Attached from 10 December 1940 until March 1942:
- 136th CC.NN. Legion "Tre Monti"
  - CXXX CC.NN. Battalion (remained attached to the division until September 1943)
  - CXXXVI CC.NN. Battalion
  - 136th CC.NN. Machine Gun Company

== Military honors ==
For its conduct during the Greco-Italian War the President of Italy awarded on 11 September 1959 to the 13th Infantry Regiment "Pinerolo" Italy's highest military honor, the Gold Medal of Military Valor.
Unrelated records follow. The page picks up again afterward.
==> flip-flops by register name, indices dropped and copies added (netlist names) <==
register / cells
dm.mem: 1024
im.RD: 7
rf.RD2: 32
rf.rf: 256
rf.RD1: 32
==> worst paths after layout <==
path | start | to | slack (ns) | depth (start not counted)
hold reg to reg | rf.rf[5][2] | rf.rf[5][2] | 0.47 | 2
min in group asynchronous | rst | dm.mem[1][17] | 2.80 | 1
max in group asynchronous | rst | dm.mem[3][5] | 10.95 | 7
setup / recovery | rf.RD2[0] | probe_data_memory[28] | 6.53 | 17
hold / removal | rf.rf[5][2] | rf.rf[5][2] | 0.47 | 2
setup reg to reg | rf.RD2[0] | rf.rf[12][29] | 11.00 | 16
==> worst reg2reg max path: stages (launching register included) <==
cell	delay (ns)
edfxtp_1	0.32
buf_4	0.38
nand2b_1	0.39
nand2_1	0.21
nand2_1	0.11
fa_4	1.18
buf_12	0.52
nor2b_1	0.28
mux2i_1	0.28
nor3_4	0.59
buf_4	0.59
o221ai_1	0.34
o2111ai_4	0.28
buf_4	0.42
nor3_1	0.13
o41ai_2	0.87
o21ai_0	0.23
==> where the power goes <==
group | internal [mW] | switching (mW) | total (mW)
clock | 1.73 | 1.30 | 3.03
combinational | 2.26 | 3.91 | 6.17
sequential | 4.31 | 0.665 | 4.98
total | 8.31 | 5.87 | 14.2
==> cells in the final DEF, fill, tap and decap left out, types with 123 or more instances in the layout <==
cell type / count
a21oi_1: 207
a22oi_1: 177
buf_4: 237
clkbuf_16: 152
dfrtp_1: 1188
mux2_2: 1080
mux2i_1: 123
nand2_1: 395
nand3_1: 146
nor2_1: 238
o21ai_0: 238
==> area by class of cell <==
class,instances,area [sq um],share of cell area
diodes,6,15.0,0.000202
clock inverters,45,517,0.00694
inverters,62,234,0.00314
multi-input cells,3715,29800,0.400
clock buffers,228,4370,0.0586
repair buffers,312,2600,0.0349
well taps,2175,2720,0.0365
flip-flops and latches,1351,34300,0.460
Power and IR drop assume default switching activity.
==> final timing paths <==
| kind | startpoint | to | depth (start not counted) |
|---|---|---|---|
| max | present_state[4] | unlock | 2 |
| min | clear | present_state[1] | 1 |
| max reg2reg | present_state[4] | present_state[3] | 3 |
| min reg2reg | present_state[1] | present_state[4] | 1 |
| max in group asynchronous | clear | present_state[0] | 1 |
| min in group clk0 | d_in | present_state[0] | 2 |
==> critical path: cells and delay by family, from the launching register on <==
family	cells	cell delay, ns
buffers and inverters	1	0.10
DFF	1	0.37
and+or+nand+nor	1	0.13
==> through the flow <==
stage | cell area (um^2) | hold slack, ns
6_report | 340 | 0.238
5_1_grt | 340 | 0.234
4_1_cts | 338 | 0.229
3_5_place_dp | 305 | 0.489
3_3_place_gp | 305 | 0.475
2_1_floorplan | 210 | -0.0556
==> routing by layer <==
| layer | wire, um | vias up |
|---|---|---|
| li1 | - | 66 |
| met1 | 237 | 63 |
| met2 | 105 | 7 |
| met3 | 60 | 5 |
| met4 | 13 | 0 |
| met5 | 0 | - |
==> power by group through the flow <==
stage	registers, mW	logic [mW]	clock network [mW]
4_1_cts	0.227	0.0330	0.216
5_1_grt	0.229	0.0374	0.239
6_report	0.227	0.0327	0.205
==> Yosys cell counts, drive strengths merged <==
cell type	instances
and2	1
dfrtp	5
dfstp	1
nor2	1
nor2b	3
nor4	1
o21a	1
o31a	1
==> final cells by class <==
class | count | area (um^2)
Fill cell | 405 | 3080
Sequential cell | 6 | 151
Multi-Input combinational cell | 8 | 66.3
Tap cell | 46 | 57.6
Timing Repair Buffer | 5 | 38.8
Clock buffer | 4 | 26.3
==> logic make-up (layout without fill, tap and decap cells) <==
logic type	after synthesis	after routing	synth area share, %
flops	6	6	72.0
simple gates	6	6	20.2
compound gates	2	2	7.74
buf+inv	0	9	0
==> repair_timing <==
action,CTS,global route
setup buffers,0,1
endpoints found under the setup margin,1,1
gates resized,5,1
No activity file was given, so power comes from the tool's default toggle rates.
module adder #(parameter in1=17,parameter in2=17, parameter ot=17)(x,y,sum);
input signed[in1:0] x;
input signed[in2:0] y;
output signed[ot:0] sum;
assign sum=x+y;
endmodule
==> flow/run.sh <==
#!/bin/bash
# OpenROAD 26Q1-2900-gdf79404cd8, Yosys 0.63+post, stock flow scripts
make -C /OpenROAD-flow-scripts/flow DESIGN_CONFIG=/design/flow/config.mk WORK_HOME=/design/flow/orfs finish
==> flow/config.mk <==
export PLATFORM = sky130hd
export DESIGN_NAME = classifier_svm
export DESIGN_NICKNAME = classifier_svm
export VERILOG_FILES = /design/flow/design.v
export SDC_FILE = /design/flow/constraint.sdc
export NUM_CORES = 4
export LEC_CHECK = 1
export CORE_UTILIZATION = 40
==> flow/constraint.sdc <==
current_design classifier_svm

set clk_period 7.6
set clk_io_pct 0.2

create_clock -name clk0 -period $clk_period [get_ports {clk}]

set non_clock_inputs [all_inputs -no_clocks]
set_input_delay [expr $clk_period * $clk_io_pct] -clock clk0 $non_clock_inputs
set_output_delay [expr $clk_period * $clk_io_pct] -clock clk0 [all_outputs]
==> flow/design.v <==
`timescale 1ns / 1ps
module clock #(parameter n = 50) (input in, output reg out);
reg [31:0] count;
initial out = 0;
initial count = 0; 
always @ (posedge(in)) begin  
if (count == n-1)
count <= 0;
else
begin count <= count+1;end
end
always @ (posedge(in)) begin  
if (count == n-1)
out <= out;
else
out <=~ out;
end
endmodule
==> flow/run.sh <==
#!/bin/bash
# OpenROAD 26Q1-2900-gdf79404cd8, Yosys 0.63+post, stock flow scripts
make -C /OpenROAD-flow-scripts/flow DESIGN_CONFIG=/design/flow/config.mk WORK_HOME=/design/flow/orfs finish
==> flow/config.mk <==
export PLATFORM = sky130hd
export DESIGN_NAME = clock
export DESIGN_NICKNAME = clock
export VERILOG_FILES = /design/flow/design.v
export SDC_FILE = /design/flow/constraint.sdc
export NUM_CORES = 4
export LEC_CHECK = 1
export CORE_AREA = 10 10 106 106
export DIE_AREA = 0 0 116 116
==> flow/constraint.sdc <==
current_design clock

set clk_period 5.4
set clk_io_pct 0.2

create_clock -name clk0 -period $clk_period [get_ports {in}]

set non_clock_inputs [all_inputs -no_clocks]
set_input_delay [expr $clk_period * $clk_io_pct] -clock clk0 $non_clock_inputs
set_output_delay [expr $clk_period * $clk_io_pct] -clock clk0 [all_outputs]
==> flow_summary.ini <==
; generated from flow reports
[global_route]
met1_usage_pct = 4.91
grt_max_degree = 11
grt_use_met3_pct = 1.73
antenna_found_initial = 0
grt.total_usage_pct = 3.41
met2_usage_pct = 4.55
busiest_layer = met1
grt-ovfl-total = 0
grt_pass1_wl_mm = 3.75
grt_pass1_vias = 847

[worst_setup_path]
crit_buf_inv = 1
start_kind = flop
critPathTopFamily = buffers and inverters
slowest_stage = clkdlybuf4s50_1
end_kind = primary output
crit_type = flop to primary output
crit_fanout = 2
worstPathRequired_ns = 4.32
cp.arrival_ns = 1.09
cp_slowest_stage_delay_ns = 0.46
crit_chain = clkdlybuf4s50_1

[die]
chipWidth_um = 116
coreArea_um2 = 8850
die_h_um = 116
ios = 2
fp-utilization_pct = 15.6
chipArea_um2 = 13500
num_rows = 34

[logic_synthesis]
ys_async_sr_fraction_pct = 0
netlist.area_leader.share_pct = 46.4
area_leaders = dfxtp_1 (46%), xnor2_1 (13%), xor2_1 (6.3%)
syn_area_um2 = 1380
synth-edff-count = 1
numSynthFlops = 33
yosysUniqueCellTypes = 22
yosysTopAreaCell = dfxtp_1
yosysWarnings = 1
synthTopCellsByCount = dfxtp_1 (32), xnor2_1 (20), nand2_1 (14)
flop_cell = dfxtp_1
ys_cells = 138
syn_avg_cell_area_um2 = 10.0
seq_area_frac_synth_pct = 48.6
yosys_area_um2 = 1380
syn_inst = 138
most_common_cell = dfxtp_1

[layout]
area_growth_syn_to_layout_pct = 17.0
num-fill-cells = 974
final-comb-area_um2 = 694
drive_above_1_share_pct = 15.0
regArea_um2 = 671
layout.cell_area.non_filler_um2 = 1620

[final_timing]
finalHoldViolCount = 0
finalCritPeriodShare_pct = 40.1
clock_skew_ns = 0.00656
finalSetupViolCount = 0
finalCriticalPeriod_ns = 2.17
fin_hold_ws_ns = 0.467
setup_ws_ns = 3.23
fmax_mhz = 462
slew_violations = 0
final.setup.tns_ns = 0
rsz0062_at_grt = no
relSlewSlack_pct = 74.4
tightestPinTransition_ns = 0.383

[detailed_routing]
avgRoutedWirePerCell_um = 8.63
viasPerCell = 3.60
remaining_drc_errors = 0
antenna_cells = 0
drt-initial-drc-count = 32
dr.pass1.iters = 4
postRouteAntennaNets = 0
drt-total-wl_mm = 2.20
dr_total_vias = 918

[pwr]
pwr_density_cell_nw_per_um2 = 267
power_uw = 431
p_leak_uw = 0.000534
ir_drop_uv = 72.0

[clocking]
cts_tree = built
cts_buffers = 5
postCtsHoldBufs = 0
clk_pin_slew_ns = 0.07
post_cts_buffers = 0
htree_levels = 2
clock-sinks = 33
cts_resized = 0
worstSkewPairLatency_ns = 0.28
clock-root-buffer = clkbuf_8
cts.path.max_buffers = 2

[place]
dp_slack_ns = 3.53
numPortBuffers = 1
dpl.hpwl_mm = 1.55
placed_cell_area_um2 = 1530
gp_congestion = 0.738

[outcome]
outcome = completed

[worst_hold_path]
min_path_type = flop to flop

[run]
drv_cap = 0
warnings = 26
[area by class of cell]
cell class	count	share of cell area, %
Clock buffer	8	5.58
Inverter	4	0.930
Multi-Input combinational cell	101	43.0
Sequential cell	33	41.5
Tap cell	108	8.37
Timing Repair Buffer	1	0.620
[path summary, 6_finish.rpt]
kind	startpoint	end	slack [ns]	cells after the start
worst max-delay path	out	out	3.23	1
worst min-delay path	count[31]	count[31]	0.47	1
worst max register to register	count[0]	count[26]	3.72	6
worst min register to register	count[31]	count[31]	0.47	1
[metal layers]
layer	up-vias	wire (µm)
met5	-	0
met4	0	15
met3	2	111
met2	9	856
met1	412	1220
li1	495	-
[power by group]
group	switching, µW	internal, µW	total (µW)	leakage, µW
Sequential	0	244	244	0.000269
Combinational	0	0	0.000220	0.000220
Clock	83.0	104	187	0.0000455
Total	83.0	348	431	0.000534
[cell usage in the layout, fill, tap and decap left out]
cell type        count
clkdlybuf4s50_1      1
and2_2               3
xnor2_1             20
and3_2               3
nor4b_1              1
clkbuf_1             2
nor3_2               4
dfxtp_1             32
nor2_1              11
inv_1                4
edfxtp_1             1
xor2_1              10
or2_2                1
and4_4               2
and4_2               1
nor3_1               3
and3_1               2
ha_1                 2
nand3_4              1
nor4_1               6
nand4_1              9
nor2_2               1
nand2_1             14
nand3_1              7
clkbuf_8             6
[sequential cells by signal, summed over array words and instances (netlist names)]
signal and count:
count 32, out 1
[through the flow]
step	std cells	utilization, %
after global routing	255	18.3
after floorplan	138	-
after CTS	255	18.3
final	255	18.3
after detailed placement	247	17.2
after global placement	247	17.2
[logic make-up (layout without fill, tap and decap cells)]
group | after synthesis | count (layout) | share of synthesized area, %
AND/OR/NAND/NOR | 69 | 69 | 29.5
flip-flops | 33 | 33 | 48.6
XOR/XNOR | 30 | 30 | 19.0
buffers and inverters | 4 | 13 | 1.09
adder cells (fa/ha/maj) | 2 | 2 | 1.81
Power and IR drop assume default switching activity.
==> flow/design.v <==
module hdmi_compositor (
    input wire       pixel_clk,
    input wire       rst,
    input wire       active,
    input wire [10:0] x_coord,
    input wire [9:0]  y_coord,
    output reg  [$clog2(224*224)-1:0] img_rom_addr,
    input wire  [23:0]                img_rom_data,
    output reg  [$clog2(80)-1:0]      text_rom_addr,
    input wire  [7:0]                text_rom_data,
    output reg  [$clog2(128*8)-1:0]   font_rom_addr,
    input wire  [7:0]                font_rom_data,
    input wire        enable_image,
    input wire        enable_text,
    output reg [7:0] pdata_r,
    output reg [7:0] pdata_g,
    output reg [7:0] pdata_b
);
localparam IMG_WIDTH  = 224;
localparam IMG_HEIGHT = 224;
localparam IMG_X_START = 528;
localparam IMG_Y_START = 248;
localparam FONT_WIDTH  = 8;
localparam FONT_HEIGHT = 8;
localparam SCALE_FACTOR = 4;
localparam SCALED_WIDTH = FONT_WIDTH * SCALE_FACTOR;
localparam SCALED_HEIGHT = FONT_HEIGHT * SCALE_FACTOR;
localparam TEXT_X_START = 448;
localparam TEXT_Y_START = 344;
localparam TEXT_LENGTH = 20;
localparam COLOR_BLACK = 24'h000000;
localparam COLOR_WHITE = 24'hFFFFFF;
wire [10:0] x_img_prefetch = x_coord + 2;
wire in_img_area = (x_coord >= IMG_X_START) && (x_coord < IMG_X_START + IMG_WIDTH) &&
                   (y_coord >= IMG_Y_START) && (y_coord < IMG_Y_START + IMG_HEIGHT);
wire in_img_prefetch_area = (x_img_prefetch >= IMG_X_START) && (x_img_prefetch < IMG_X_START + IMG_WIDTH) &&
                            (y_coord >= IMG_Y_START) && (y_coord < IMG_Y_START + IMG_HEIGHT);
wire [7:0] img_x_prefetch = x_img_prefetch - IMG_X_START;
wire [7:0] img_y_prefetch = y_coord - IMG_Y_START;
reg [23:0] img_data_delayed;
reg        in_img_area_delayed;
wire [10:0] x_text_plus3 = x_coord + 3;
wire [6:0] text_col_plus3 = (x_text_plus3 >= TEXT_X_START && 
                            x_text_plus3 < TEXT_X_START + TEXT_LENGTH * SCALED_WIDTH) ?
                           ((x_text_plus3 - TEXT_X_START) / SCALED_WIDTH) : 0;
wire [2:0] text_y_sub_plus3 = (y_coord >= TEXT_Y_START && 
                              y_coord < TEXT_Y_START + SCALED_HEIGHT) ?
                             (((y_coord - TEXT_Y_START) % SCALED_HEIGHT) / SCALE_FACTOR) : 0;
wire [2:0] text_x_sub = (x_coord >= TEXT_X_START && 
                        x_coord < TEXT_X_START + TEXT_LENGTH * SCALED_WIDTH) ?
                       (((x_coord - TEXT_X_START) % SCALED_WIDTH) / SCALE_FACTOR) : 0;
wire is_text_area = (y_coord >= TEXT_Y_START) && (y_coord < TEXT_Y_START + SCALED_HEIGHT) &&
                    (x_coord >= TEXT_X_START) && (x_coord < TEXT_X_START + TEXT_LENGTH * SCALED_WIDTH);
reg [7:0] text_rom_data_d1, text_rom_data_d2;
reg [7:0] font_rom_data_d1, font_rom_data_d2;
reg [2:0] text_x_sub_d1, text_x_sub_d2;
reg        is_text_area_d1, is_text_area_d2;
wire [7:0] safe_text_rom_data = (text_rom_data < 128) ? text_rom_data : 8'h3F;
always @(posedge pixel_clk) begin
    if (rst) begin
        pdata_r <= 0; pdata_g <= 0; pdata_b <= 0;
        img_rom_addr <= 0; text_rom_addr <= 0; font_rom_addr <= 0;
        img_data_delayed <= 0; in_img_area_delayed <= 0;
        text_rom_data_d1 <= 0; text_rom_data_d2 <= 0;
        font_rom_data_d1 <= 0; font_rom_data_d2 <= 0;
        text_x_sub_d1 <= 0; text_x_sub_d2 <= 0;
        is_text_area_d1 <= 0; is_text_area_d2 <= 0;
    end else if (~active) begin
        pdata_r <= 0; pdata_g <= 0; pdata_b <= 0;
        img_rom_addr <= 0; text_rom_addr <= 0; font_rom_addr <= 0;
    end else begin
        if (enable_image && in_img_prefetch_area) begin
            img_rom_addr <= img_y_prefetch * IMG_WIDTH + img_x_prefetch;
        end else begin
            img_rom_addr <= 0;
        end
        if (enable_text && (y_coord >= TEXT_Y_START) && (y_coord < TEXT_Y_START + SCALED_HEIGHT)) begin
            text_rom_addr <= text_col_plus3;
            font_rom_addr <= (safe_text_rom_data * FONT_HEIGHT) + text_y_sub_plus3;
        end else begin
            text_rom_addr <= 0;
            font_rom_addr <= 0;
        end
        img_data_delayed <= img_rom_data;
        in_img_area_delayed <= in_img_area;
        text_rom_data_d1 <= safe_text_rom_data;
        text_rom_data_d2 <= text_rom_data_d1;
        font_rom_data_d1 <= font_rom_data;
        font_rom_data_d2 <= font_rom_data_d1;
        text_x_sub_d1 <= text_x_sub;
        text_x_sub_d2 <= text_x_sub_d1;
        is_text_area_d1 <= is_text_area;
        is_text_area_d2 <= is_text_area_d1;
        if (enable_text && is_text_area_d2) begin
            if (font_rom_data_d2[7 - text_x_sub_d2]) begin
                pdata_r <= COLOR_WHITE[23:16];
                pdata_g <= COLOR_WHITE[15:8];
                pdata_b <= COLOR_WHITE[7:0];
            end else begin
                if (enable_image && in_img_area_delayed) begin
                    pdata_r <= img_data_delayed[23:16];
                    pdata_g <= img_data_delayed[15:8];
                    pdata_b <= img_data_delayed[7:0];
                end else begin
                    pdata_r <= COLOR_BLACK[23:16];
                    pdata_g <= COLOR_BLACK[15:8];
                    pdata_b <= COLOR_BLACK[7:0];
                end
            end
        end else if (enable_image && in_img_area_delayed) begin
            pdata_r <= img_data_delayed[23:16];
            pdata_g <= img_data_delayed[15:8];
            pdata_b <= img_data_delayed[7:0];
        end else begin
            pdata_r <= COLOR_BLACK[23:16];
            pdata_g <= COLOR_BLACK[15:8];
            pdata_b <= COLOR_BLACK[7:0];
        end
    end
end
endmodule
==> flow/run.sh <==
#!/bin/bash
# OpenROAD 26Q1-2900-gdf79404cd8, Yosys 0.63+post, stock flow scripts
make -C /OpenROAD-flow-scripts/flow DESIGN_CONFIG=/design/flow/config.mk WORK_HOME=/design/flow/orfs finish
==> flow/config.mk <==
export PLATFORM = sky130hd
export DESIGN_NAME = hdmi_compositor
export DESIGN_NICKNAME = hdmi_compositor
export VERILOG_FILES = /design/flow/design.v
export SDC_FILE = /design/flow/constraint.sdc
export NUM_CORES = 4
export LEC_CHECK = 1
export CORE_UTILIZATION = 40
==> flow/constraint.sdc <==
current_design hdmi_compositor

set clk_period 3.8
set clk_io_pct 0.2

create_clock -name clk0 -period $clk_period [get_ports {pixel_clk}]

set non_clock_inputs [all_inputs -no_clocks]
set_input_delay [expr $clk_period * $clk_io_pct] -clock clk0 $non_clock_inputs
set_output_delay [expr $clk_period * $clk_io_pct] -clock clk0 [all_outputs]
==> results_tabular.tex <==
% Generated from flow reports
\begin{tabular}{lr}
\hline
Metric & Value \\
\hline
\multicolumn{2}{l}{\textbf{Placed design}} \\
Number of buffers added on ports & 122 \\
Half-perimeter wire length after detailed placement & 7.61 mm \\
Worst slack after detailed placement & -0.226 ns \\
Gpl congestion & 0.842 \\
\multicolumn{2}{l}{\textbf{Worst setup path}} \\
Largest stage delay on the critical path & $\sim$0.5 ns \\
Cell breakdown of the critical path & clkdlybuf4s50\_1 > ha\_1 > nand3\_1 > xor2\_1 > ha\_1 > xnor2\_2 > xnor2\_1 > inv\_1 > fa\_2 > nor2b\_2 > o21ai\_1 > nor4b\_2 > buf\_4 > and3\_4 > a31o\_2 > a21oi\_1 \\
Worst Path Arrival & 3.84 ns \\
WS Path Type & in -> reg \\
Critical-path top delay cell & clkdlybuf4s50\_1 \\
Worst setup startpoint & x\_coord[1] \\
Crit path capture type & register \\
CP Launch Type & primary input \\
Highest fanout seen on the critical path & 3 \\
Required time reported for the critical path endpoint & 4.03 ns \\
Reg-to-reg startpoint & text\_x\_sub\_d2[1] \\
Cell type with the highest occurrence count on the critical path & ha\_1 \\
\multicolumn{2}{l}{\textbf{Yosys}} \\
Post-Syn Area & about 5000 um\^{}2 \\
Yosys warning count & 1 \\
Distinct cell type count of the synthesized netlist & slightly below 60 \\
Sequential share of the synthesized area & between 40\% and 50\% \\
Syn\_area\_per\_cell & 9.31 um\^{}2 \\
Top\_reg\_cell synth & dfxtp\_1 \\
Flip-flop and latch count after synthesis & 106 \\
Number of synthesized flops with an enable pin & 0 \\
Syn Inst Count & between 500 and 600 \\
Async set-reset flop share out of synthesis & 0\% \\
Chip area line of the yosys report & 4890 um\^{}2 \\
Post-synthesis cell count from yosys & 525 \\
\multicolumn{2}{l}{\textbf{Outcome}} \\
Result of the run & complete, no violations \\
\multicolumn{2}{l}{\textbf{Min path}} \\
Origin of the worst min-delay path & img\_data\_delayed[7] \\
Class of the tightest hold or removal check & reg -> reg \\
\multicolumn{2}{l}{\textbf{GRT}} \\
Wire length of the first global-routing pass & 17.1 mm \\
Number of antenna violations at the first check in global routing & 0 \\
Via count of the first global-routing pass & about 3,600 \\
Maximum number of pins on one net before global-route repair & 47 \\
Overall track demand over capacity in global routing & 17.0\% \\
Global route total overflow & 0 \\
\multicolumn{2}{l}{\textbf{Clocking}} \\
Reg clk slew, reported paths & 0.07 ns \\
Insertion delay at the late pin of the worst-skew pair & 0.34 ns \\
Clock tree from TritonCTS & yes \\
Total CTS buffers & 9 \\
Number of H-tree branching levels & 3 \\
Clock root buffer & clkbuf\_16 \\
CTS Buffer Depth & 2 \\
Number of clock sinks & 106 \\
\multicolumn{2}{l}{\textbf{Power and ir drop}} \\
Peak supply drop & 0.000190 V \\
Overall power after layout & $\sim$2700 uW \\
Pwr per Cell Area & $\sim$400 nW/um\^{}2 \\
Static leakage & 0.00283 uW \\
\multicolumn{2}{l}{\textbf{STA}} \\
Fin crit share & 95.1\% \\
Number of failing setup endpoints in the final timing report & 0 \\
Minimum period implied by the final worst setup slack & 3.61 ns \\
Fmax achieved & $\sim$280 MHz \\
Max\_slew headroom & 48.5\% \\
Final setup slack of the worst path & 0.188 ns \\
Unrepaired setup endpoints after global routing & false \\
Clock skew & 0.00518 ns \\
Final hold viol count & 0 \\
Transition time at the pin with the least slew margin & 0.772 ns \\
Count of final max-slew check failures & 0 \\
\multicolumn{2}{l}{\textbf{Drt}} \\
Total antenna diodes in the routed design & 0 \\
Number of violations reported at the end of detailed-routing iteration 0 & between 150 and 200 \\
Vias per cell & 4.84 \\
Via count & 4,010 \\
Antenna Nets Post-Route & 0 \\
WL per Instance & 12.4 um \\
Router iterations before antenna repair & 16 \\
Post-detailed-routing wire length & 10.3 mm \\
DRC violation count after routing & 0 \\
\multicolumn{2}{l}{\textbf{Floorplanning}} \\
Initial Utilization & 40.8\% \\
Core footprint & 12,000 um\^{}2 \\
I/O Pins & 123 \\
Die outline area & 12,700 um\^{}2 \\
Standard-cell rows & 40 \\
Die width & 113 um \\
Vertical die dimension & 113 um \\
\multicolumn{2}{l}{\textbf{Layout}} \\
Top Layout Cells & clkdlybuf4s50\_1 (120), dfxtp\_1 (106), nor2\_1 (79) \\
Most instantiated logic cell after routing & clkdlybuf4s50\_1 \\
Layout cells sized above 1 & 11.9\% \\
Final core utilization & 57.2\% \\
Signed area change from the synthesized netlist to the final layout & 39.9\% \\
\multicolumn{2}{l}{\textbf{Run}} \\
Number of violations of the max-capacitance limit & 0 \\
Tool Warnings & 30 \\
\hline
\end{tabular}
[path summary, 6_finish.rpt]
path | to | slack, ns | depth (start not counted)
worst max-delay path | img_rom_addr[15] | 0.19 | 16
worst min-delay path | pdata_b[7] | 0.45 | 2
worst max register to register | pdata_b[0] | 2.04 | 5
worst min register to register | pdata_b[7] | 0.45 | 2
[power breakdown]
group          internal (uW)  total (uW)  switching [uW]
clock                    542         960             417
sequential              1140        1150            12.7
combinational            336         635             299
[kinds of logic (layout without fill, tap and decap cells)]
logic type      after synthesis  in the layout  share of synthesized area, %
compound gates               86             86                          11.8
xor+xnor                     31             31                          5.56
fa+ha+maj                    27             27                          7.68
buf+inv                      57            213                          4.89
flops                       106            106                          43.4
mux                          47             47                          10.2
other cells                   1              1                        0.0768
simple gates                170            170                          16.4
[per-stage QoR]
step / setup TNS [ns] / cell area (um^2) / hold WS (ns) / std cells
after floorplan: 0 / 4890 / 0.436 / 525
after global placement: -0.467 / 6500 / 0.442 / 812
final: 0 / 6840 / 0.454 / 828
after detailed placement: -0.507 / 6500 / 0.446 / 812
after CTS: 0 / 6810 / 0.461 / 828
after global routing: 0 / 6840 / 0.475 / 828
[synthesized netlist by cell type (5+ instances only)]
library cell	n	share of area, %
ha_1	22	5.6
o21a_1	8	1.2
o21ai_0	10	1.0
a21oi_1	38	3.9
inv_1	28	2.2
and2_1	5	0.64
a22oi_1	5	0.77
xnor2_1	20	3.6
a21o_1	5	0.77
fa_1	5	2.0
clkbuf_1	15	1.2
nor3_1	7	0.72
xor2_1	11	2.0
buf_2	11	1.1
nand4_1	7	0.90
dfxtp_1	106	43
nand3_1	14	1.4
mux2i_1	44	9.0
nor2_1	79	6.1
nand2_1	32	2.5
[routing by layer]
layer / vias up / track usage (%) / wire length, um
li1: 2103 / - / -
met1: 1829 / 28.5 / 5350
met2: 70 / 24.3 / 4530
met3: 8 / 2.75 / 319
met4: 0 / 2.04 / 91
met5: - / 0 / 0
[flip-flops by register name (all words and copies together) (netlist names), 3 cells and up]
name and flops:
font_rom_data_d2 8, img_data_delayed 24, text_rom_addr 7, pdata_b 8, img_rom_addr 16, text_x_sub_d2 3
text_x_sub_d1 3, pdata_g 8, font_rom_data_d1 8, font_rom_addr 10, pdata_r 8
[layout make-up]
| cell class | instances | area, um^2 |
|---|---|---|
| Clock buffer | 11 | 243 |
| Fill cell | 1022 | 5120 |
| Inverter | 28 | 105 |
| Multi-Input combinational cell | 362 | 2550 |
| Timing Repair Buffer | 169 | 1560 |
| Tap cell | 147 | 184 |
| Sequential cell | 106 | 2120 |
| Clock inverter | 5 | 70.1 |
[critical path: cells and delay by family]
kind	cells	cell delay (ns)
adders and majority gates	3	0.79
buffers and inverters	3	0.76
and+or+nand+nor	4	0.72
xor gates and xnor gates	3	0.51
AOI/OAI and AO/OA	3	0.30
[timing repair]
item	in CTS	in global routing
hold buffers	0	0
endpoints found under the setup margin	0	2
buffers inserted	0	0
gates resized	0	6
Power and IR drop assume default switching activity.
- 13th Infantry Regiment "Pinerolo" on 11 September 1959

== Commanding officers ==
The division's commanding officers were:

- Generale di Divisione Angelo Stirpe (1938 – 9 June 1940)
- Generale di Divisione Giuseppe De Stefanis (10 June 1940 – 18 April 1941)
- Generale di Divisione Licurgo Zannini (19 April 1941 – 16 October 1941)
- Generale di Divisione Cesare Benelli (17 October 1941 – 9 July 1943)
- Generale di Divisione Adolfo Infante (10 July 1943 – 1 June 1944)

== War crimes ==

The names of five Italian officers attached to the division were included in the Central Registry of War Criminals and Security Suspects, a database set up by the Supreme Headquarters Allied Expeditionary Force in 1945 to try war criminals from the Axis powers, including Italy. In addition to perpetrating the Domenikon massacre, soldiers from the division also tortured Greek prisoners and committed several rapes while stationed in Greece. One member of the division who was involved in these war crimes, Giovanni Ravalli, was convicted after the war's end, though he was subsequently pardoned.